Collected data entries:
◆ ◆ ◆ ◆
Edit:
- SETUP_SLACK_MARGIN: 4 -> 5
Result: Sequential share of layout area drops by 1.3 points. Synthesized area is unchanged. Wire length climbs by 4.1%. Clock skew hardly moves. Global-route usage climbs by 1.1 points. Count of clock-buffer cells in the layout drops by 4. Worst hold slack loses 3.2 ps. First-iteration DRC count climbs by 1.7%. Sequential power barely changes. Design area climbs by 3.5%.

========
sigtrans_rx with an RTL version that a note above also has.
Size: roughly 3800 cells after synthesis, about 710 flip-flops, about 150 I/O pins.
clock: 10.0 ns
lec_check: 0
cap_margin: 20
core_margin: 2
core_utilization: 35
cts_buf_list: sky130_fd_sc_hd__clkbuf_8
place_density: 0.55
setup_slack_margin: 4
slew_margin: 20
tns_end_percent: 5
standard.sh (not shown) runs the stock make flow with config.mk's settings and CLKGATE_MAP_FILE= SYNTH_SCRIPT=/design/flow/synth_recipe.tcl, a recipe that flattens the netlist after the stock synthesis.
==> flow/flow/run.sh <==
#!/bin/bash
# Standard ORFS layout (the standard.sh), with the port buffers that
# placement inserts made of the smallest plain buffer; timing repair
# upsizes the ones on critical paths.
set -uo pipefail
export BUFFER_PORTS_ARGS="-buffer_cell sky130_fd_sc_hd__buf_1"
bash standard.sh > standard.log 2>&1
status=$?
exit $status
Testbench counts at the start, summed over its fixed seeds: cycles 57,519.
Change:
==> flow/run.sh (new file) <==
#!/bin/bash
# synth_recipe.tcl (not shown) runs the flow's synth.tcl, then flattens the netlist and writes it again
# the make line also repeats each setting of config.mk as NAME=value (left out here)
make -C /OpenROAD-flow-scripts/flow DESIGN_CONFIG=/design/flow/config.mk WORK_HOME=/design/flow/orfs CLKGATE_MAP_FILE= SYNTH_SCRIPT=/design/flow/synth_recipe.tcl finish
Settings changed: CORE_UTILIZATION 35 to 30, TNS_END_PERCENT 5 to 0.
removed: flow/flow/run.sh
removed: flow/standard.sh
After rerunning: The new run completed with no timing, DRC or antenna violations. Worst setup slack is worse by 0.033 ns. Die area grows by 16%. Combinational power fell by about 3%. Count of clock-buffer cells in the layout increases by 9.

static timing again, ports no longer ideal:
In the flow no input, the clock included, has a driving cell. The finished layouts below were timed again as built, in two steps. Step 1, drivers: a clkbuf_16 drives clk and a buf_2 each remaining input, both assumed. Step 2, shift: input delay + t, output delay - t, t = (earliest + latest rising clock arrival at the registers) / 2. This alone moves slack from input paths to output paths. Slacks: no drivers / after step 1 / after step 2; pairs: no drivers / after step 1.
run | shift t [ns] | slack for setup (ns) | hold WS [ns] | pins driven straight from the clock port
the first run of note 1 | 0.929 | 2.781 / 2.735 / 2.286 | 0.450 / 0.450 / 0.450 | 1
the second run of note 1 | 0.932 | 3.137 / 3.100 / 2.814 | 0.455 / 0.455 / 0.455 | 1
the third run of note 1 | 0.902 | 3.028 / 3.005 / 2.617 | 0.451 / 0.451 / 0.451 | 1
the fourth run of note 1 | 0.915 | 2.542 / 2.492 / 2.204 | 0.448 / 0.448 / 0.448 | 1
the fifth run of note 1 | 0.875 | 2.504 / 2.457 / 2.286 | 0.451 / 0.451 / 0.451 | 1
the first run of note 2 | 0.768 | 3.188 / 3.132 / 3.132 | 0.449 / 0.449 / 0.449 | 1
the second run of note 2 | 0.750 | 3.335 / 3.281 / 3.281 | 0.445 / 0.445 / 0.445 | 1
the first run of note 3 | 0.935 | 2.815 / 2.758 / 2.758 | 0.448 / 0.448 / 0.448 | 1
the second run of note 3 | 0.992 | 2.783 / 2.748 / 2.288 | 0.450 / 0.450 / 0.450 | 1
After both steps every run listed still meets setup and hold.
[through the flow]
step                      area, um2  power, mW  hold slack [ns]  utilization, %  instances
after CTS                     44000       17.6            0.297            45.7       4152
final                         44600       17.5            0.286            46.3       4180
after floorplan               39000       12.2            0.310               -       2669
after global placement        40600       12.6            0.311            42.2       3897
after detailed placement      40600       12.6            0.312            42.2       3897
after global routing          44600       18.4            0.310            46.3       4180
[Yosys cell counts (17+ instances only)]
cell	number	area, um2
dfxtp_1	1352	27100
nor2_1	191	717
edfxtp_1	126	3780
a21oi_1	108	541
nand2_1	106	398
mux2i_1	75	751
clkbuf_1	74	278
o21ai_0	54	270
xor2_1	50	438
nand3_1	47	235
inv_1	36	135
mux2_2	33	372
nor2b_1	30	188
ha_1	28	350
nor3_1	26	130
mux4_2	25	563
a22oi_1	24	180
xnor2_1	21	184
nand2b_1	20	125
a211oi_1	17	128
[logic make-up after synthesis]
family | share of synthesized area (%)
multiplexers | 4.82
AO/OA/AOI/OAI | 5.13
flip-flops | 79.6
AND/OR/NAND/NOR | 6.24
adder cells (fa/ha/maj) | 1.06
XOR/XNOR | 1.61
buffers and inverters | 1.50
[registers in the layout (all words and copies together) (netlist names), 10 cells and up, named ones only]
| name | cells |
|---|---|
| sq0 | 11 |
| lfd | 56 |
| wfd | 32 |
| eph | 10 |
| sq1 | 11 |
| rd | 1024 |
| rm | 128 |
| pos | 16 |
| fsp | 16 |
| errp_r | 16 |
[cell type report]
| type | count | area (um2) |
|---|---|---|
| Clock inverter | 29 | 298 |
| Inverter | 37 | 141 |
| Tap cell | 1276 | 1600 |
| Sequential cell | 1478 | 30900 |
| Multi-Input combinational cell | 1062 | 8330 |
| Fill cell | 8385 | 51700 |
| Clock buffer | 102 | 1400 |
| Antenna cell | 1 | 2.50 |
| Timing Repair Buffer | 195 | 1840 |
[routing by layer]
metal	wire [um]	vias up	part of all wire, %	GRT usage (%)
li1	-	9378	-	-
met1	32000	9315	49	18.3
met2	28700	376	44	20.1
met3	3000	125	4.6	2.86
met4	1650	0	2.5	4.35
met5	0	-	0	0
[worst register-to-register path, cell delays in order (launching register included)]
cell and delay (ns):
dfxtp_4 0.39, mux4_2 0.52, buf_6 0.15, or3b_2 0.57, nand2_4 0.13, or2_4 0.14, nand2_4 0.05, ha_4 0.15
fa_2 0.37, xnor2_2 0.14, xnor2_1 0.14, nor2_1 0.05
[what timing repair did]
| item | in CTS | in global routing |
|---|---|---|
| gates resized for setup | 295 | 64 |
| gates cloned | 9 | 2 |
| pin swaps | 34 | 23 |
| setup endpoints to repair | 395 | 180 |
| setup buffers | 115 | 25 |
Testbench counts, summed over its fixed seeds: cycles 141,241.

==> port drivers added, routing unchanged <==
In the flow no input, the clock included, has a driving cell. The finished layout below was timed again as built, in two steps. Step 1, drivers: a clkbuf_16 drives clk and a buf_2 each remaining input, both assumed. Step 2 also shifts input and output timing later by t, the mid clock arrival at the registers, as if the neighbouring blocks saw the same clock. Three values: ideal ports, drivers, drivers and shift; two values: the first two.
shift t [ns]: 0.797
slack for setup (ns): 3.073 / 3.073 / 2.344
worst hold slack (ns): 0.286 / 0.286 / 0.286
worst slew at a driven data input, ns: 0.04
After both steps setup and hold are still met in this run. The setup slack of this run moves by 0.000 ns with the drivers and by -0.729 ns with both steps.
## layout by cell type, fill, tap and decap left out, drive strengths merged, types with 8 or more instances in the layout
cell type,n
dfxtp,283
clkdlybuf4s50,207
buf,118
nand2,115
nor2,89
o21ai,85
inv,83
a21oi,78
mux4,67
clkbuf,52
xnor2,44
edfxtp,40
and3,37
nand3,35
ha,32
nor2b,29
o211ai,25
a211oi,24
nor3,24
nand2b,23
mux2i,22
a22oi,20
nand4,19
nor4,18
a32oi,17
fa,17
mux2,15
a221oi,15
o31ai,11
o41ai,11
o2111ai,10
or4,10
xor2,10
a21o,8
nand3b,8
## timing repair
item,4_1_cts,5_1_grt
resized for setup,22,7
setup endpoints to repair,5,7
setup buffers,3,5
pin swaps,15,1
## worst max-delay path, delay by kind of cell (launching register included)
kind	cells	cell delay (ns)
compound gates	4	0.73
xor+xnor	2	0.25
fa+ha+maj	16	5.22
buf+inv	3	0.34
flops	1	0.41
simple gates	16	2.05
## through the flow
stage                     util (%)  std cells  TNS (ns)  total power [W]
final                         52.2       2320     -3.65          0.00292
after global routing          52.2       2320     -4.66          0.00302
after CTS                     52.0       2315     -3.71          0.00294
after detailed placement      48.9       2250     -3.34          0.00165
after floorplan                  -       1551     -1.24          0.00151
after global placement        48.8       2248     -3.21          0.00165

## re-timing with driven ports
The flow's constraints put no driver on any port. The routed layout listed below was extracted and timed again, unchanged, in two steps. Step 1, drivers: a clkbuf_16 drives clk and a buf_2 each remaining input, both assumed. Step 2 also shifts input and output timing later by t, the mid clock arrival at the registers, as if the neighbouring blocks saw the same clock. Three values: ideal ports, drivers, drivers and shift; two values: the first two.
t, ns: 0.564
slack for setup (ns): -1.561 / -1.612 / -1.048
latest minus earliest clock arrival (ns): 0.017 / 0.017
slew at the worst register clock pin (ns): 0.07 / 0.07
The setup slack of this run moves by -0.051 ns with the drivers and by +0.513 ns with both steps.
Background: an optimization exercise with open tools, aiming at small area, a short achievable clock period and few clock cycles. Do not read the settings as production practice. Only simulation tests tie the RTL to the original design; equivalence was not proved. Power is estimated from default activity; no workload was simulated.

**flow/config.mk**
```make
export PLATFORM = sky130hd
export DESIGN_NAME = fpmc_lutprog
export DESIGN_NICKNAME = fpmc_lutprog
export VERILOG_FILES = /design/flow/design.v
export SDC_FILE = /design/flow/constraint.sdc
export NUM_CORES = 4
export LEC_CHECK = 0
export CAP_MARGIN = 20
export CORE_MARGIN = 2
export CORE_UTILIZATION = 40
export PLACE_DENSITY = 0.6
export SLEW_MARGIN = 20
```
**flow/constraint.sdc**
```tcl
create_clock -name core_clock -period 10.0 [get_ports {clk}]
set_input_delay 2.0000 -clock core_clock [delete_from_list [all_inputs] [get_ports {clk}]]
set_output_delay 2.0000 -clock core_clock [all_outputs]
set_load 0.01 [all_outputs]
```
Context: an optimization exercise on an open-source flow, tuned for small area. The choices shown serve that exercise and are no tape-out recipe.
Function was checked by simulation only, so behaviour that the tests miss may differ from the original.
No activity file was given, so power comes from the tool's default toggle rates.

## ap2_core
module ap2_core (
    input  wire        clk,
    input  wire        rst,           
    input  wire        start,         
    input  wire [16:0] image_end,     
    output reg         mem_req,
    output reg         mem_we,
    output wire [15:0] mem_addr,
    output wire [15:0] mem_wdata,
    input  wire [15:0] mem_rdata,
    input  wire        mem_ready,
    output wire        done,          
    output wire [1:0]  stop_reason,   
    output wire [15:0] r0,
    output wire [15:0] r1,
    output wire [15:0] r2,
    output wire [15:0] r3,
    output wire [15:0] r4,
    output wire [15:0] r5,
    output wire [15:0] r6,
    output wire [15:0] r7,
    output wire [15:0] pc_out,
    output wire [15:0] sp_out,
    output wire        flag_c,
    output wire        flag_ov,
    output wire        flag_z,
    output wire        flag_s
);
Size in the first run: about 930 cells after synthesis, about 240 I/O pins.
==> module ap2_alu, before the edit <==
module ap2_alu (
    input  wire [15:0] s,
    input  wire [15:0] t,
    input  wire [15:0] md,       
    input  wire [10:0] ir,
    input  wire        fill_l,   
    input  wire        fill_r,   
    input  wire        yT, yTL, yTR, yM, yI8, yIS, yI9, y2, yNS, yNA,
    input  wire        xa, xb,
    input  wire        cin,
    output wire [15:0] r,
    output wire        cout
);
    wire [15:0] x = s & ((t & {16{xa}}) | (~t & {16{xb}}));
    wire [15:0] y = ({16{yT}}  & t)
                  | ({16{yTL}} & {t[14:0], fill_l})
                  | ({16{yTR}} & {fill_r, t[15:1]})
                  | ({16{yM}}  & md)
                  | ({16{yI8}} & {8'b0, ir[7:0]})
                  | ({16{yIS}} & {8'b0, ir[10:8], ir[4:0]})
                  | ({16{yI9}} & {7'b0, ir[10:2]})
                  | ({16{yNS}} & ~s & (t | {16{yNA}}))
                  | {14'b0, y2, 1'b0};
    wire [16:0] cy;
    assign cy[0] = cin;
    genvar i;
    generate
        for (i = 0; i < 16; i = i + 1) begin : g_bit
            assign r[i]    = x[i] ^ y[i] ^ cy[i];
            assign cy[i+1] = (x[i] & y[i]) | (cy[i] & (x[i] ^ y[i]));
        end
    endgenerate
    assign cout = cy[16];
endmodule
What follows belongs to an exercise in optimizing a design on an open flow for small area, a short achievable clock period and few clock cycles per item; a production flow would make more cautious choices.
Where RTL was checked, it was by simulation tests only, not by an equivalence proof against the original.
No functional check of the RTL was part of runs 3 to 6.

## design/flow/config.mk

```make
export PLATFORM = sky130hd
export DESIGN_NAME = plc_blk_codec
export DESIGN_NICKNAME = plc_blk_codec
export VERILOG_FILES = /design/flow/design.v
export SDC_FILE = /design/flow/constraint.sdc
export NUM_CORES = 4
export LEC_CHECK = 0
export CAP_MARGIN = 20
export CORE_MARGIN = 2
export CORE_UTILIZATION = 60
export CTS_BUF_LIST = sky130_fd_sc_hd__clkbuf_4 sky130_fd_sc_hd__clkbuf_8
export CTS_CLUSTER_SIZE = 20
export PLACE_DENSITY = 0.75
export SETUP_SLACK_MARGIN = 2.45
export SLEW_MARGIN = 20
export DONT_USE_CELLS = sky130_fd_sc_hd__xor3_1 sky130_fd_sc_hd__xor3_2 sky130_fd_sc_hd__xor3_4 sky130_fd_sc_hd__xnor3_1 sky130_fd_sc_hd__xnor3_2 sky130_fd_sc_hd__xnor3_4
```

## design/flow/constraint.sdc

```tcl
create_clock -name core_clock -period 5.0 [get_ports {clk}]
set_input_delay 1.0000 -clock core_clock [delete_from_list [all_inputs] [get_ports {clk}]]
set_output_delay 1.0000 -clock core_clock [all_outputs]
set_load 0.01 [all_outputs]
```
Source: an optimization exercise on an open RTL-to-GDS flow (aim: small area, a short achievable clock period and few clock cycles per item). Production flows keep margins and buffers that such runs may drop. The RTL of this run was laid out without a check of its function. No activity file was given, so power comes from the tool's default toggle rates.

===== flow/config.mk =====
export PLATFORM = sky130hd
export DESIGN_NAME = rgbe2rgba
export DESIGN_NICKNAME = rgbe2rgba
export VERILOG_FILES = /design/flow/design.v
export SDC_FILE = /design/flow/constraint.sdc
export NUM_CORES = 4
export LEC_CHECK = 0
export ABC_AREA = 1
export CAP_MARGIN = 20
export CORE_MARGIN = 2
export CORE_UTILIZATION = 40
export CTS_BUF_LIST = sky130_fd_sc_hd__clkbuf_4 sky130_fd_sc_hd__clkbuf_8
export SETUP_SLACK_MARGIN = 3.6
export SLEW_MARGIN = 20

===== flow/constraint.sdc =====
create_clock -name core_clock -period 7.0 [get_ports {clk}]
set_input_delay 1.4000 -clock core_clock [delete_from_list [all_inputs] [get_ports {clk}]]
set_output_delay 1.4000 -clock core_clock [all_outputs]
set_load 0.01 [all_outputs]

===== flow/design.v =====
module rgbe_channel (
    input  wire [7:0]  m,
    input  wire [7:0]  e,
    input  wire        mode,
    output wire [7:0]  rot,      
    output wire        inc,      
    output wire [1:0]  top,      
    output wire [7:0]  ex        
);
    wire nz  = |m;
    wire all = &m;
    wire elo  = (e[7:2] == 6'd0) & (e[1:0] != 2'b11);      
    wire ebig = (e[7:4] != 4'd0) | (e[3:1] == 3'b101) | (e[3:2] == 2'b11);
    wire eq0  = (e == 8'd0);
    wire eq1  = (e == 8'd1);
    wire eq2  = (e == 8'd2);
    wire eq3  = (e == 8'd3);
    reg [7:0] lim, keep;
    integer k;
    always @(*) begin
        lim  = 8'd0;
        keep = 8'd0;
        if (ebig) begin
            lim  = 8'h01;
            keep = 8'hFF;
        end else begin
            for (k = 3; k <= 9; k = k + 1)
                if (e[3:0] == k) begin
                    lim  = 8'd1 << (10 - k);
                    keep = 8'hFF << (10 - k);
                end
        end
    end
    wire [7:0] ml = m | lim;
    reg  [2:0] lz;
    always @(*) begin
        casez (ml)
            8'b1???????: lz = 3'd0;
            8'b01??????: lz = 3'd1;
            8'b001?????: lz = 3'd2;
            8'b0001????: lz = 3'd3;
            8'b00001???: lz = 3'd4;
            8'b000001??: lz = 3'd5;
            8'b0000001?: lz = 3'd6;
            default:     lz = 3'd7;
        endcase
    end
    wire normal = all ? !(eq0 | eq1) : ((m & keep) != 8'd0);
    wire [2:0] esub = e[2:0] + 3'd5;
    wire [2:0] amt  = elo ? esub : lz;
    wire [7:0] r1 = amt[2] ? {m[3:0], m[7:4]} : m;
    wire [7:0] r2 = amt[1] ? {r1[5:0], r1[7:6]} : r1;
    wire [7:0] r3 = amt[0] ? {r2[6:0], r2[7]} : r2;
    assign rot = all ? 8'd0 : r3;
    wire fix = mode & (((m[7:6] == 2'b01) & m[0] & eq3) |
                       (m[7] & ((eq2 & (m[1:0] == 2'b10)) |
                                (eq1 & (m[2:0] == 3'b101)) |
                                (eq0 & (m[3:0] == 4'b1011)))));
    assign inc = rot[7] | fix;
    assign top = {(rot[6] & !eq0 & !eq1) | (all & eq1),
                  (rot[5] & !eq0) | (all & eq0)};
    wire [3:0] kk = all ? 4'd1 : {1'b0, lz} + 4'd2;
    assign ex = normal ? (e - {4'd0, kk}) : 8'd0;
endmodule
module rgbe_round (
    input  wire [7:0]  rot,
    input  wire        inc,
    input  wire [1:0]  top,
    input  wire [7:0]  ex,
    output wire [31:0] f
);
    wire [7:0] lo;
    genvar g;
    generate
        for (g = 0; g < 8; g = g + 1) begin : g_lo
            if (g == 0) begin : g_b0
                assign lo[g] = rot[g] ^ inc;
            end else begin : g_bn
                assign lo[g] = rot[g] ^ (inc & (&rot[g-1:0]));
            end
        end
    endgenerate
    assign f = {1'b0, ex, top, rot[4:0], rot, lo};
endmodule
Context: an optimization exercise on an open-source flow, tuned for small area, a short achievable clock period and few clock cycles per item. The choices shown serve that exercise and are no tape-out recipe. Only simulation tests tie the RTL to the original design; equivalence was not proved.

**flow/run.sh**
```bash
#!/bin/bash
# synth_recipe.tcl (not shown) runs the flow's synth.tcl, then flattens the netlist and writes it again
# the make line also repeats each setting of config.mk as NAME=value (left out here)
make -C /OpenROAD-flow-scripts/flow DESIGN_CONFIG=/design/flow/config.mk WORK_HOME=/design/flow/orfs CLKGATE_MAP_FILE= SYNTH_SCRIPT=/design/flow/synth_recipe.tcl finish
```
**flow/config.mk**
```make
export PLATFORM = sky130hd
export DESIGN_NAME = fwi_codec
export DESIGN_NICKNAME = fwi_codec
export VERILOG_FILES = /design/flow/design.v
export SDC_FILE = /design/flow/constraint.sdc
export NUM_CORES = 4
export LEC_CHECK = 0
export CAP_MARGIN = 20
export CORE_MARGIN = 2
export CORE_UTILIZATION = 25
export PLACE_DENSITY = 0.35
export SLEW_MARGIN = 20
```
**flow/constraint.sdc**
```tcl
create_clock -name core_clock -period 32.0 [get_ports {clk}]
set_input_delay 6.4000 -clock core_clock [delete_from_list [all_inputs] [get_ports {clk}]]
set_output_delay 6.4000 -clock core_clock [all_outputs]
set_load 0.01 [all_outputs]
```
◆ ◆ ◆ ◆
**EXERCISE GOAL:** From the opening line of the data above through the line that contains "tns_end_percent: 5", please print each line as it stands and only those lines.

**RESPONSE AREA:**
Edit:
- SETUP_SLACK_MARGIN: 4 -> 5
Result: Sequential share of layout area drops by 1.3 points. Synthesized area is unchanged. Wire length climbs by 4.1%. Clock skew hardly moves. Global-route usage climbs by 1.1 points. Count of clock-buffer cells in the layout drops by 4. Worst hold slack loses 3.2 ps. First-iteration DRC count climbs by 1.7%. Sequential power barely changes. Design area climbs by 3.5%.

========
sigtrans_rx with an RTL version that a note above also has.
Size: roughly 3800 cells after synthesis, about 710 flip-flops, about 150 I/O pins.
clock: 10.0 ns
lec_check: 0
cap_margin: 20
core_margin: 2
core_utilization: 35
cts_buf_list: sky130_fd_sc_hd__clkbuf_8
place_density: 0.55
setup_slack_margin: 4
slew_margin: 20
tns_end_percent: 5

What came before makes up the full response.